2. Average pooling: As the filter travels over the input, it calculates the average value to be sent to the output array within the receptive region.
Figure 3.8: Pooling Layer
3.6.3 Classification Layer
This includes converting the entire pooled feature map matrix into a single column that is then fed for processing to the neural network. To build a model, we combined these features together with the completely linked layers. Finally, to define the output, we have an activation function such as Softmax or Sigmoid. [15]
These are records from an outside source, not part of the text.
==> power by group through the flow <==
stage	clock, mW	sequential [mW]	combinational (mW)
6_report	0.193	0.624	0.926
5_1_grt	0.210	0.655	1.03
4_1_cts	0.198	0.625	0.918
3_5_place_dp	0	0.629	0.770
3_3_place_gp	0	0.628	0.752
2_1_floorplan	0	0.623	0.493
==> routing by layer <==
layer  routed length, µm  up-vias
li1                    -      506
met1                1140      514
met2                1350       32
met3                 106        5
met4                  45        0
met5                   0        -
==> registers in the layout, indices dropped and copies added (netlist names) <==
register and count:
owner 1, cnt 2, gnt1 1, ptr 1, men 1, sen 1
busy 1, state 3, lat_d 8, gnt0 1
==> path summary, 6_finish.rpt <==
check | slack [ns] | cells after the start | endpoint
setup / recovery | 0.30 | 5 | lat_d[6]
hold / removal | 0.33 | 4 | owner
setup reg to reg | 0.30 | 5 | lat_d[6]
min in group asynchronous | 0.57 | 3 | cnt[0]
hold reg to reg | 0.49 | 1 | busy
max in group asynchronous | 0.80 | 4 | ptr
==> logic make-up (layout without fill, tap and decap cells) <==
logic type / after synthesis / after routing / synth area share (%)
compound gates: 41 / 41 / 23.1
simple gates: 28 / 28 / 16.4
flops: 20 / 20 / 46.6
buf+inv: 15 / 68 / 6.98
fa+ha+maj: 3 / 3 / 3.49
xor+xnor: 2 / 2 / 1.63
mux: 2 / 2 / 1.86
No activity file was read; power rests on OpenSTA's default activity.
`src/rtl/ksa_seq_ctrl.sv`:
```
// ---------------------------------------------------------------------------
// ksa_seq_ctrl
//
// Sequences an N-word (W bits per word) add/subtract through one external
// W-bit Kogge-Stone adder slice. One word is processed per clock, least
// significant word first, with the slice carry-out fed back as the next
// word's carry-in. Subtraction is formed as A + ~B + 1.
//
// Ports
//   clk, rst_n            clock, asynchronous active-low reset
//   in_valid / in_ready   request handshake (a, b, c_in, op)
//   a, b                  W*N-bit operands, word 0 = bits [W-1:0]
//   c_in                  carry-in for op = 0
//   op                    0 = A + B + c_in, 1 = A - B
//   clr                   synchronous abort of the transaction in flight
//   slice_a/b/cin         word and carry driven to the external slice
//   slice_sum/cout        combinational result returned by the slice
//   sum, c_out            result, qualified by out_valid
//   out_valid / out_ready result handshake
//   busy                  transaction in flight (RUN or DONE)
// ---------------------------------------------------------------------------
module ksa_seq_ctrl #(
  parameter int W = 16,
  parameter int N = 4
) (
  input  logic           clk,
  input  logic           rst_n,
  input  logic           in_valid,
  output logic           in_ready,
  input  logic [W*N-1:0] a,
  input  logic [W*N-1:0] b,
  input  logic           c_in,
  input  logic           op,
  input  logic           clr,
  output logic [W-1:0]   slice_a,
  output logic [W-1:0]   slice_b,
  output logic           slice_cin,
  input  logic [W-1:0]   slice_sum,
  input  logic           slice_cout,
  output logic [W*N-1:0] sum,
  output logic           c_out,
  output logic           out_valid,
  input  logic           out_ready,
  output logic           busy
);

  localparam int IW = $clog2(N);

  typedef enum logic [1:0] {
    IDLE = 2'd0,
    RUN  = 2'd1,
    DONE = 2'd2
  } state_t;

  state_t          state;
  state_t          next_state;

  logic [W*N-1:0]  a_reg;
  logic [W*N-1:0]  b_reg;     // already inverted for subtraction
  logic [W*N-1:0]  sum_reg;
  logic            carry_reg;
  logic            c_out_reg;
  logic [IW-1:0]   idx;

  logic            accept;
  logic            last_word;

  assign accept    = (state == IDLE) && in_valid && !clr;
  assign last_word = (idx == IW'(N - 1));

  // -------------------------------------------------------------------------
  // State register
  // -------------------------------------------------------------------------
  // NOTE: sequential state uses non-blocking (<=) so every flop samples the
  // pre-edge values; blocking here would create order-dependent races.
  always_ff @(posedge clk or negedge rst_n) begin
    if (!rst_n) begin
      state <= IDLE;
    end else begin
      state <= next_state;
    end
  end

  // -------------------------------------------------------------------------
  // Next-state logic; clr outranks both handshakes.
  // -------------------------------------------------------------------------
  // NOTE: next_state gets a default before the case so every path assigns
  // it; a missing branch would otherwise infer a latch.
  always_comb begin
    next_state = state;
    case (state)
      IDLE: begin
        if (accept) next_state = RUN;
      end
      RUN: begin
        if (clr)            next_state = IDLE;
        else if (last_word) next_state = DONE;
      end
      DONE: begin
        // in_ready is low here, so the exit edge can never also accept.
        if (clr || out_ready) next_state = IDLE;
      end
      default: next_state = IDLE;
    endcase
  end

  // -------------------------------------------------------------------------
  // Datapath registers
  // -------------------------------------------------------------------------
  // NOTE: the result register is reset so sum reads 0 out of reset; it is a
  // plain flop vector, not a RAM, so resetting it is legitimate.
  always_ff @(posedge clk or negedge rst_n) begin
    if (!rst_n) begin
      a_reg     <= '0;
      b_reg     <= '0;
      sum_reg   <= '0;
      carry_reg <= 1'b0;
      c_out_reg <= 1'b0;
      idx       <= '0;
    end else begin
      case (state)
        IDLE: begin
          if (accept) begin
            a_reg     <= a;
            b_reg     <= op ? ~b : b;
            carry_reg <= op ? 1'b1 : c_in;
            idx       <= '0;
          end
        end
        RUN: begin
          if (!clr) begin
            // Words not yet reached keep their old contents.
            sum_reg[idx*W +: W] <= slice_sum;
            carry_reg           <= slice_cout;
            if (last_word) begin
              c_out_reg <= slice_cout;
            end else begin
              idx <= idx + IW'(1);
            end
          end
        end
        default: begin
        end
      endcase
    end
  end

  // -------------------------------------------------------------------------
  // Slice drive: only meaningful in RUN, held at zero otherwise.
  // -------------------------------------------------------------------------
  always_comb begin
    slice_a   = '0;
    slice_b   = '0;
    slice_cin = 1'b0;
    if (state == RUN) begin
      slice_a   = a_reg[idx*W +: W];
      slice_b   = b_reg[idx*W +: W];
      slice_cin = carry_reg;
    end
  end

  assign in_ready  = (state == IDLE);
  assign out_valid = (state == DONE);
  assign busy      = (state != IDLE);
  assign sum       = sum_reg;
  assign c_out     = c_out_reg;

endmodule

```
25 3.7 Proof of Concept (POC)
3.7.1 Introduction
Proof of concept (POC) is an exercise in which work focuses on deciding whether it is possible to transform an idea into a reality. [15] The objective of proof of concept is to evaluate the feasibility of the idea or to test that the idea will function as envisioned.
3.7.2 Proof with existing project
Smart Motion Detection: Security System Using Raspberry PI by Zakaria Rada [9] is the example of function and real project that used notification to alert the owner in his project.
Other than that, Design Smart Home Security System Using Object Recognition and PIR Sensor written by Nico Suranthaa, Wingky R. Wicaksonob [6] show that the object recognition can be implement into security system successfully.
Thus, Security Camera with Image Recognition and Notification can be practically do as there are other projects that used notification and object detection method into their security system project.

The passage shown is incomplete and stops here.